[THE DATA]

==> src/rtl/glbl_reg_defines.svh <==
/*
 * Global register block constants
 * Register word addresses, strap bit positions,
 * reset values and reset-control bit positions
 */
`ifndef GLBL_REG_DEFINES_SVH
`define GLBL_REG_DEFINES_SVH

// Register word addresses
`define ADDR_CHIP_ID              5'd0
`define ADDR_RST_CTRL             5'd1
`define ADDR_GLBL_CFG             5'd2
`define ADDR_INTR_MASK            5'd3
`define ADDR_INTR_STAT            5'd4
`define ADDR_MFUNC_SEL            5'd5
`define ADDR_SYS_STRAP            5'd14
`define ADDR_MAILBOX              5'd15
// First of four scratch words, 16 to 19
`define ADDR_SCRATCH0             5'd16

// System strap bit positions
`define STRAP_RISCV_RESET_MODE    2
`define STRAP_RISCV_CACHE_BYPASS  3
`define STRAP_RISCV_SRAM_CLK_EDGE 4

// Chip identity fields
`define CHIP_MANU_ID              16'h8268
`define CHIP_TOTAL_CORE           4'h1
`define CHIP_NUM                  4'h5
`define CHIP_REV                  8'h01
`define CHIP_ID_VALUE  {`CHIP_MANU_ID, `CHIP_TOTAL_CORE, `CHIP_NUM, `CHIP_REV}

// Reset values
`define RST_CTRL_BOOT             10'h103
`define RST_CTRL_HOLD             10'h003
`define MFUNC_SEL_RESET           32'h8000_0000
`define SCRATCH0_SIGNATURE        32'h8273_8343

// Reset-control bit positions, all active low
`define RST_BIT_CPU_INTF          0
`define RST_BIT_QSPIM             1
`define RST_BIT_SSPIM             2
`define RST_BIT_UART0             3
`define RST_BIT_I2CM              4
`define RST_BIT_USB               5
`define RST_BIT_UART1             6
`define RST_BIT_CPU0              8
`define RST_BIT_CPU1              9

`endif

==> src/rtl/glbl_reg_pkg.sv <==
/*
 * Shared vector types of the global register block
 * Bus word, address, byte enables, write strobes,
 * strap word, interrupt vector and reset-control field
 */
package glbl_reg_pkg;

   // Register data word
   typedef logic [31:0] reg_word_t;

   // Register word address, 32 locations
   typedef logic [4:0]  reg_addr_t;

   // One enable per byte lane
   typedef logic [3:0]  reg_be_t;

   // One-hot write strobe, one bit per address
   typedef logic [31:0] reg_strb_t;

   // System strap word
   typedef logic [31:0] strap_t;

   // Interrupt request, status, mask and lines
   typedef logic [31:0] intr_vec_t;

   // Reset-control bits of register 1
   typedef logic [9:0]  rst_ctrl_t;

endpackage

==> src/rtl/reg_bus_ctrl.sv <==
/*
 * Register bus slave
 * Address decode into one-hot write strobes,
 * registered acknowledge and read-data multiplexer
 */
`timescale 1ns/10ps
`include "glbl_reg_defines.svh"

module reg_bus_ctrl (
   input  logic                    mclk,
   input  logic                    s_reset_n,
   // Bus request side
   input  logic                    reg_cs,
   input  logic                    reg_wr,
   input  glbl_reg_pkg::reg_addr_t reg_addr,
   input  glbl_reg_pkg::reg_word_t reg_wdata,
   input  glbl_reg_pkg::reg_be_t   reg_be,
   // Readback sources
   input  glbl_reg_pkg::strap_t    system_strap,
   input  glbl_reg_pkg::rst_ctrl_t rst_ctrl,
   input  glbl_reg_pkg::reg_word_t glbl_cfg,
   input  glbl_reg_pkg::intr_vec_t intr_mask,
   input  glbl_reg_pkg::intr_vec_t intr_stat,
   input  glbl_reg_pkg::reg_word_t mfunc_sel,
   input  glbl_reg_pkg::reg_word_t mailbox,
   input  glbl_reg_pkg::reg_word_t scratch [4],
   // Write path to the register blocks
   output glbl_reg_pkg::reg_strb_t wr_strb,
   output glbl_reg_pkg::reg_word_t wr_data,
   output glbl_reg_pkg::reg_be_t   wr_be,
   // Bus response side
   output glbl_reg_pkg::reg_word_t reg_rdata,
   output logic                    reg_ack
);

   import glbl_reg_pkg::*;

   logic      wr_req;
   reg_word_t rd_mux;

   // ----------------------------------------
   // Write decode
   // ----------------------------------------
   // Request not yet acked, so one write per access
   assign wr_req  = reg_cs & reg_wr & ~reg_ack;
   assign wr_strb = wr_req ? (reg_strb_t'(1) << reg_addr) : '0;
   assign wr_data = reg_wdata;
   assign wr_be   = reg_be;

   // ----------------------------------------
   // Read multiplexer
   // ----------------------------------------
   always_comb begin
      rd_mux = '0;
      case (reg_addr)
         `ADDR_CHIP_ID:          rd_mux = `CHIP_ID_VALUE;
         `ADDR_RST_CTRL:         rd_mux = reg_word_t'(rst_ctrl);
         `ADDR_GLBL_CFG:         rd_mux = glbl_cfg;
         `ADDR_INTR_MASK:        rd_mux = intr_mask;
         `ADDR_INTR_STAT:        rd_mux = intr_stat;
         `ADDR_MFUNC_SEL:        rd_mux = mfunc_sel;
         `ADDR_SYS_STRAP:        rd_mux = system_strap;
         `ADDR_MAILBOX:          rd_mux = mailbox;
         `ADDR_SCRATCH0:         rd_mux = scratch[0];
         `ADDR_SCRATCH0 + 5'd1:  rd_mux = scratch[1];
         `ADDR_SCRATCH0 + 5'd2:  rd_mux = scratch[2];
         `ADDR_SCRATCH0 + 5'd3:  rd_mux = scratch[3];
         // Unmapped words read as zero
         default:                rd_mux = '0;
      endcase
   end

   // ----------------------------------------
   // Acknowledge and read capture
   // ----------------------------------------
   // Ack one cycle after request, single-cycle pulse
   // Read data captured for writes too
   always_ff @(posedge mclk or negedge s_reset_n) begin
      if (!s_reset_n) begin
         reg_ack   <= 1'b0;
         reg_rdata <= '0;
      end else if (reg_cs && !reg_ack) begin
         reg_ack   <= 1'b1;
         reg_rdata <= rd_mux;
      end else begin
         reg_ack   <= 1'b0;
      end
   end

endmodule

==> config.mk <==
export PLATFORM = sky130hd
export DESIGN_NAME = reg_bus_ctrl
export DESIGN_NICKNAME = d
export VERILOG_FILES = /design/src/rtl/glbl_reg_pkg.sv /design/src/rtl/reg_bus_ctrl.sv
export VERILOG_INCLUDE_DIRS = /design/src /design/src/rtl
export SDC_FILE = /design/constraint.sdc
export NUM_CORES = 1
export LEC_CHECK = 0
export ABC_AREA = 1
export BUFFER_PORTS_ARGS = -buffer_cell sky130_fd_sc_hd__buf_2
export CORE_AREA = 2 2 185 187
export CTS_CLUSTER_DIAMETER = 150
export DETAILED_ROUTE_END_ITERATION = 16
export DIE_AREA = 0 0 187 189
export MAX_ROUTING_LAYER = met4
export PLACE_DENSITY_LB_ADDON = 0.05
export SETUP_SLACK_MARGIN = 0.4
export SLEW_MARGIN = 20
export SYNTH_ARGS = -nofsm -noshare
export SYNTH_HDL_FRONTEND = slang
export SYNTH_SLANG_ARGS = --single-unit
==> constraint.sdc <==
create_clock -name mclk -period 1.8 [get_ports mclk]
set_input_delay 0.36 -clock mclk [delete_from_list [all_inputs] [get_ports mclk]]
set_output_delay 0.36 -clock mclk [all_outputs]
set_load 0.03 [all_outputs]
# Word-level counts from Yosys, hierarchy flattened
# Index checks and enable logic that the tools add are counted.
# W data, S select, Z words.
# op_classes
add_sub_neg	0
mul	0
div_mod_pow	0
order_cmp	0
eq_ne	11
shifts	1
n_mux	3
n_bitwise	3
n_reduce_logical	3
# op_table
cell	count
$pmux W32 S12	1
$mux W32	1
$shl A1 B5 Y32 const A	1
$eq A5 B5 Y1 const B	4
$eq A5 B2 Y1 const B	2
$eq A5 B3 Y1 const B	2
$eq A5 B4 Y1 const B	2
$eq A5 B1 Y1 const B	1
$logic_not A5 Y1	1
$and A1 B1 Y1	2
$logic_and A1 B1 Y1	1
$logic_not A1 Y1	1
$mux W1	1
$not A1 Y1	1
# totals
regBits	33
latch_bits	0
ram_bits	0
romBits	0
inputBits	375
output_inout_bits	101
memories	0

# Logic depth before layout (Yosys ltp)
# Gate-level depths: netlist of the first run.
# logic_depth
ltp_word	3
ltp_mapped	12

# Worst setup path after synthesis of the first run
# No wires, ideal clock.
# synth_timing
path_kind	register to output
start	register reg_ack
end	output wr_strb[17]
arrival_time_ns	2.057
required_ns	1.440
path_slack_ns	-0.617
path_stages_with_launch	6
cell_sequence	dfrtp_1 -> nor2_1 -> nand2_1 -> inv_1 -> nand2_1 -> nor4_1
# synth_via
elab_chain_len	3
# synth_lines
item	line	rtl
start: declaration	reg_bus_ctrl.sv:33	output logic reg_ack
start signal: assignment	reg_bus_ctrl.sv:80	reg_ack <= 1'b0;
start signal: assignment	reg_bus_ctrl.sv:83	reg_ack <= 1'b1;
start signal: assignment	reg_bus_ctrl.sv:86	reg_ack <= 1'b0;
$not A1 Y1	reg_bus_ctrl.sv:45	assign wr_req = reg_cs & reg_wr & ~reg_ack;
$and A1 B1 Y1	reg_bus_ctrl.sv:45	
$mux W32	reg_bus_ctrl.sv:46	assign wr_strb = wr_req ? (reg_strb_t'(1) << reg_addr) : '0;
end: declaration	reg_bus_ctrl.sv:28	output glbl_reg_pkg::reg_strb_t wr_strb,
# Every way passes these cells.

# Worst setup path in the final report of the first run
# layout_timing
start	register reg_ack
end	output wr_strb[0]
# The elaborated chain is that of the path after synthesis.

==> metrics.md, run 1 <==
| Metric | Value |
|---|---|
| Clock Skew | `0.00256 ns` |
| Synth top area cells | `nand4_1, nand2_1, dfrtp_1` |
| Core area | `33300 um2` |
| WL per Instance | `21.8 um` |
| Worst skew pair latency | `0.28 ns` |
| Part of the Yosys area used for sequential elements | `0.151` |
| Final-stage net count | `1777` |
| Root Driver | `clkbuf_16` |
| Die span in x | `187 um` |
| Max incr delay on CP | `0.42 ns` |
| P per Cell Area | `371 nW/um2` |
| I/O pins | `476` |
| Slew at the pin closest to its max-slew limit | `0.440 ns` |
| Buffers on Ports | `403` |
| Tcrit/Tclk final | `1.04` |
| Outcome | `complete, but fails checks` |
| Yosys top cell area share | `0.209` |
| Yosys reg bits | `33` |
| Largest net degree at the start of global routing | `54` |
| Routed Antenna Nets | `0` |
| Die span in y | `189 um` |
| Total clock buffers created by CTS | `5` |
| Synth Cell Area | `5450 um2` |
| Layout cells sized above 1 | `0.554` |
| Area Growth Syn to Fin | `96.1%` |
| Maximum fanout along the worst path | `4` |
| Layout filler cell count | `3784` |
| Endpoints failing setup | `30` |
| CTS Sinks | `33` |
| Initial antenna violation count | `4` |
| Critical-path cell list | `nor2_4 -> nand2_4 -> inv_6 -> nand2_4 -> buf_4 -> nor2_4 -> buf_6` |
| Maximum clock frequency | `0.535 GHz` |
| Longest Clk Path Bufs | `2` |
| Mapped Nets | `1349` |
| Switch Pwr | `1.57 mW` |
| Comb pwr share | `0.511` |
| Pre-CTS setup slack | `-0.151 ns` |
| Seq pwr share | `0.224` |
| RePlAce Congestion | `0.883` |
| Via/cell ratio | `4.59` |
| Drt pass-1 iters | `7` |
| Worst Hold Class | `in -> async` |
| CP top delay family | `flip-flops` |
| CTS tree | `done` |
| Crit Path Class | `reg -> out` |
| Worst VDD drop | `0.327 mV` |
| Leading area contributor after synthesis | `nand4_1` |
| DRC Markers | `0` |
| Worst EP arrival | `1.51 ns` |
| Rel. slew slack | `0.707` |
| Wirelength, routed | `40400 um` |
| DP Wirelength | `30800 um` |
| Synth cell types | `18` |
| CP required | `1.44 ns` |
| Number of DRC markers in iteration 0 | `314` |
| Worst R2R Setup Slack | `0.42 ns` |
| Final WS setup | `-0.0703 ns` |
| Startpoint Class | `flop` |
| Bufs and invs on worst path | `3` |
| Clock power frac | `0.265` |
| First-pass GRT wire length | `56500 um` |
| RSZ-0062 raised after global routing | `true` |
| Gr usage total | `0.223` |
| Tmin final | `1.87 ns` |
| Register area | `827 um2` |
| Starting Density | `0.164` |
| Switching part of the total | `0.397` |
| Die area | `35300 um2` |
| Yosys warns | `0` |
| Max-slew violations | `0` |
| Failing checks | `negative setup slack` |
| Footprint of the multi-input gates | `4610 um2` |
| Crit end category | `primary output` |
| Mean Syn Cell Area | `5.60 um2` |
| Vias post-DR | `8525` |
| Cells after Synth | `974` |
| Leakage | `5.67 nW` |
| Worst path slowest cell | `dfrtp_2` |
| Number of global-route vias before repair | `8647` |
| Row count | `67` |
| Internal power | `2.39 mW` |
| Power Total | `3.96 mW` |
| Worst-path clk slew | `0.06 ns` |
| Final Hold Viols | `0` |
| CTS H-Tree Depth | `2` |
| GRT overflow | `0` |
| Max Cap Viol | `0` |
## final cells by class
class / instances / area share
clock inverters: 2 / 0.00351
inverters: 51 / 0.0199
diodes: 6 / 0.00140
clock buffers: 6 / 0.0130
multi-input cells: 761 / 0.431
flip-flops and latches: 33 / 0.0773
repair buffers: 550 / 0.401
well taps: 448 / 0.0524
## synthesized netlist by cell type, drive strengths merged
cell type and count:
clkbuf 24, nor4 3, dfrtp 33, nand4 182, nor2 136, buf 105, a21oi 7, nand3 133
nand2 300, inv 51
## cells by family after synthesis
| group | after synthesis | synth area share |
|---|---|---|
| compound gates | 7 | 0.00643 |
| buf+inv | 180 | 0.194 |
| flops | 33 | 0.151 |
| simple gates | 754 | 0.648 |
## placed cells by master, fill, tap and decap left out, types with 8 or more instances in the layout
master / synthesis / final
nand2_1: 295 / 236
dfrtp_1: 33 / 32
nand3_2: 0 / 41
buf_8: 0 / 10
nor2_4: 7 / 63
buf_12: 0 / 36
buf_6: 20 / 63
nor2_2: 2 / 32
buf_2: 28 / 366
clkbuf_16: 0 / 12
nand3_1: 133 / 85
nand2_4: 1 / 8
nand2_2: 4 / 54
nand4_1: 182 / 182
inv_1: 47 / 43
buf_4: 52 / 59
nor2_1: 127 / 41
## layer usage
layer  vias to the layer above  GRT usage  share of wire
li1                       4151          -              -
met2                       350      0.411           0.52
met3                        33     0.0371          0.058
met5                         -          -              0
met4                         0     0.0369          0.016
met1                      3991      0.255           0.40
## metrics by stage
step                      instance area, um2   util  instances  hold WS, ns  setup TNS [ns]
final                                  10700  0.321       1857      0.00867           -1.32
after global routing                   10700  0.321       1855       0.0442           -3.09
after CTS                               9770  0.294       1822       0.0303           -2.74
after detailed placement                8490  0.255       1786        0.339           -1.14
after global placement                  8490  0.255       1786        0.333          -0.984
after floorplan                         5810      -        974       0.0644               0
## flip-flops by register name, indices dropped and copies added (netlist names)
name,count
reg_rdata,32
reg_ack,1
## what timing repair did
| action | 4_1_cts | 5_1_grt |
|---|---|---|
| pin swaps | 88 | 128 |
| hold buffers | 0 | 0 |
| setup buffers | 20 | 20 |
| gates resized for setup | 201 | 151 |
| hold endpoints to repair | 0 | 0 |
| cloned | 8 | 9 |
| setup endpoints to repair | 64 | 64 |
## final timing paths
| check | endpoint | from | cells after the start |
|---|---|---|---|
| worst min-delay path | reg_rdata[7] | s_reset_n | 1 |
| worst max-delay path | wr_strb[0] | reg_ack | 7 |
| max in group asynchronous | reg_rdata[16] | s_reset_n | 2 |
| min in group mclk | reg_rdata[17] | intr_mask[17] | 7 |
| worst min register to register | reg_rdata[31] | reg_rdata[31] | 2 |
| worst max register to register | reg_rdata[22] | reg_ack | 8 |
## power groups by stage
stage | clock, mW | sequential (mW) | combinational (mW)
after floorplan | 0 | 1.07 | 0.748
after global placement | 0 | 0.904 | 1.68
after detailed placement | 0 | 0.904 | 1.67
after CTS | 1.08 | 0.893 | 1.88
after global routing | 1.11 | 0.900 | 2.17
final | 1.05 | 0.888 | 2.02
Note: power is estimated with default switching activity, not from simulation.
==> inputs of run 2 (changes only) <==
--- a/config.mk
+++ b/config.mk
@@ -14,7 +14,7 @@
 export DIE_AREA = 0 0 187 189
 export MAX_ROUTING_LAYER = met4
 export PLACE_DENSITY_LB_ADDON = 0.05
-export SETUP_SLACK_MARGIN = 0.4
+export SETUP_SLACK_MARGIN = 0.05
 export SLEW_MARGIN = 20
 export SYNTH_ARGS = -nofsm -noshare
 export SYNTH_HDL_FRONTEND = slang
==> run 2 against run 1 <==
Effect of this change: the run still ends with negative setup slack left; design area shrank 16%; combinational power shrank 16%; sequential power down 0.5%; sequential cell count is the same; largest cell class unchanged.
==> metrics.md, run 2 (synthesis results as in run 1) <==
| Metric | Value |
|---|---|
| Core area | `33300 um2 (unchanged)` |
| Die area | `35300 um2 (unchanged)` |
| Commonest cells after routing, fill and taps aside | `buf_2, nand2_1, nand4_1` |
| Worst-path clk slew | `0.05 ns (about the same)` |
| Post-Layout Cell Count | `1817 (-2.2%)` |
| I/O pins | `476 (unchanged)` |
| RePlAce Congestion | `0.842 (-4.6%)` |
| Footprint of the multi-input gates | `3880 um2 (-16%)` |
| Layout filler cell count | `3861 (+2.0%)` |
| Initial antenna violation count | `6 (+2)` |
| WL per Instance | `21.0 um (-3.7%)` |
| Post-CTS Hold Buffers | `0 (unchanged)` |
| Area Growth Syn to Fin | `65.6%` |
| Total clock buffers created by CTS | `5 (unchanged)` |
| CTS H-Tree Depth | `2 (unchanged)` |
| Max reg flops | `32 (unchanged)` |
| Outcome | `complete, but fails checks` |
| Number of DRC markers in iteration 0 | `376 (+20%)` |
| Failing checks | `negative setup slack` |
| Wirelength, routed | `38100 um (-5.8%)` |
| Number of global-route vias before repair | `8453 (-2.2%)` |
| Endpoints failing setup | `30 (unchanged)` |
| Drt pass-1 iters | `4 (-3)` |
| RSZ-0062 raised after global routing | `true` |
| Slew at the pin closest to its max-slew limit | `0.545 ns (+0.105 ns)` |
| Worst VDD drop | `0.285 mV (-13%)` |
| Max-slew violations | `0 (unchanged)` |
| Commonest non-fill, non-tap cell in the layout | `buf_2` |
| First-pass GRT wire length | `54900 um (-2.9%)` |
| P per Cell Area | `383 nW/um2 (+3.4%)` |
| Max Cap Viol | `0 (unchanged)` |
| Largest register by flop count | `reg_rdata` |
| Final WS setup | `-0.0865 ns (-0.0162 ns)` |
| GRT overflow | `0 (unchanged)` |
| DP Wirelength | `31100 um (+1.1%)` |
| Crit Path Class | `reg -> out` |
| Row count | `67 (unchanged)` |
| Maximum clock frequency | `0.530 GHz (-0.86%)` |
| CTS Sinks | `33 (unchanged)` |
| Tmin final | `1.89 ns (+0.0162 ns)` |
| Vias post-DR | `8179 (-4.1%)` |
| Cell Count Post-Placement | `1796 (+0.56%)` |
| DRC Markers | `0 (unchanged)` |
| Buffers on Ports | `403 (unchanged)` |
| Final Hold Viols | `0 (unchanged)` |
| Longest Clk Path Bufs | `2 (unchanged)` |
| Via/cell ratio | `4.50 (-1.9%)` |
| Starting Density | `0.164 (unchanged)` |
| CP required | `1.44 ns (about the same)` |
| Routed Antenna Nets | `0 (unchanged)` |
| Worst EP arrival | `1.53 ns (+0.02 ns)` |
| Maximum fanout along the worst path | `6 (+2)` |
| Gr usage total | `0.216 (-0.00612)` |
| Layout cells sized above 1 | `0.419 (-0.135)` |
| Root Driver | `clkbuf_16` |
| Leakage | `4.96 nW (-12%)` |
| Setup TNS Final | `-1.78 ns (-0.468 ns)` |
| Register area | `827 um2 (unchanged)` |
| Biggest regs | `reg_rdata: 32 flops, reg_ack: 1 flops` |
| Final-stage net count | `1736 (-2.3%)` |
| Crit end category | `primary output` |
| CTS tree | `done` |
| Startpoint Class | `flop` |
| Power Total | `3.46 mW (-13%)` |
| Largest net degree at the start of global routing | `85 (+57%)` |
| Die span in y | `189 um (unchanged)` |
| Tcrit/Tclk final | `1.05 (+0.00899)` |
| Worst Hold Class | `in -> async` |
| Die span in x | `187 um (unchanged)` |
| Worst skew pair latency | `0.28 ns (about the same)` |
| Clock Skew | `0.00612 ns (+0.00356 ns)` |
| Rel. slew slack | `0.637 (-0.0700)` |
run 2: cell types whose count changed in the layout (fill, tap and decap cells not counted), sizes merged:
cell / previous run / this run
clkbuf: 13 / 8
bufinv: 1 / 0
inv: 50 / 51
clkinvlp: 2 / 0
bufbuf: 2 / 0
buf: 541 / 509
diode: 6 / 7
run 2: cell type report:
cell class,count,area share
Tap cell,448,0.0621
Multi-Input combinational cell,761,0.430
Clock buffer,8,0.0162
Inverter,51,0.0223
Antenna cell,7,0.00194
Timing Repair Buffer,509,0.376
Sequential cell,33,0.0916
run 2: path summary, 6_finish.rpt:
path	start	end	slack [ns]	depth (start not counted)
setup / recovery	reg_ack	wr_strb[25]	-0.09	7
hold / removal	s_reset_n	reg_rdata[12]	0.06	1
setup reg to reg	reg_ack	reg_rdata[26]	0.18	6
hold reg to reg	reg_rdata[7]	reg_rdata[7]	0.47	2
max in group asynchronous	s_reset_n	reg_rdata[30]	1.18	2
min in group mclk	glbl_cfg[27]	reg_rdata[27]	0.46	7
run 2: power by group:
| group | switching [mW] | internal [mW] |
|---|---|---|
| logic | 1.04 | 0.656 |
| clock network | 0.330 | 0.552 |
| registers | 0.0537 | 0.830 |
| total | 1.42 | 2.04 |
run 2: what timing repair did:
item                                   in CTS  in global routing
resized for setup                          80                  2
endpoints found under the hold margin       0                  0
setup endpoints to repair                  32                 35
cloned                                      2                  0
setup buffers                               3                  1
pin swaps                                   7                  1
run 2: through the flow:
stage / hold slack, ns / util / worst slack, ns / area [um2]
after global routing: 0.0828 / 0.271 / -0.147 / 9030
after detailed placement: 0.377 / 0.256 / -0.104 / 8510
final: 0.0592 / 0.271 / -0.0865 / 9030
after global placement: 0.385 / 0.256 / -0.0991 / 8510
after CTS: 0.0765 / 0.270 / -0.112 / 9000
after floorplan: 0.0644 / - / 0.0225 / 5720
run 2: worst max-delay path, stage by stage (launching register included):
cell and delay, ns:
dfrtp_2 0.42, nor2_4 0.14, nand2_4 0.10, inv_6 0.10, nand2_8 0.09, buf_16 0.17
nor2_4 0.09, buf_6 0.14
run 2: routing by layer:
layer	GRT usage	vias up	wire length, um
met5	-	-	0
met4	0.0525	0	877
li1	-	4070	-
met2	0.404	340	20100
met1	0.235	3736	14800
met3	0.0417	33	2290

[/THE DATA]

◆ WORK INSTRUCTIONS ◆
Using the data above, repeat exactly the lines that begin at the line with "Switching part of" and end at the line with "repair buffers: 550 / 0.401", both ends included.

◆ RESPONSE AREA ◆
| Switching part of the total | `0.397` |
| Die area | `35300 um2` |
| Yosys warns | `0` |
| Max-slew violations | `0` |
| Failing checks | `negative setup slack` |
| Footprint of the multi-input gates | `4610 um2` |
| Crit end category | `primary output` |
| Mean Syn Cell Area | `5.60 um2` |
| Vias post-DR | `8525` |
| Cells after Synth | `974` |
| Leakage | `5.67 nW` |
| Worst path slowest cell | `dfrtp_2` |
| Number of global-route vias before repair | `8647` |
| Row count | `67` |
| Internal power | `2.39 mW` |
| Power Total | `3.96 mW` |
| Worst-path clk slew | `0.06 ns` |
| Final Hold Viols | `0` |
| CTS H-Tree Depth | `2` |
| GRT overflow | `0` |
| Max Cap Viol | `0` |
## final cells by class
class / instances / area share
clock inverters: 2 / 0.00351
inverters: 51 / 0.0199
diodes: 6 / 0.00140
clock buffers: 6 / 0.0130
multi-input cells: 761 / 0.431
flip-flops and latches: 33 / 0.0773
repair buffers: 550 / 0.401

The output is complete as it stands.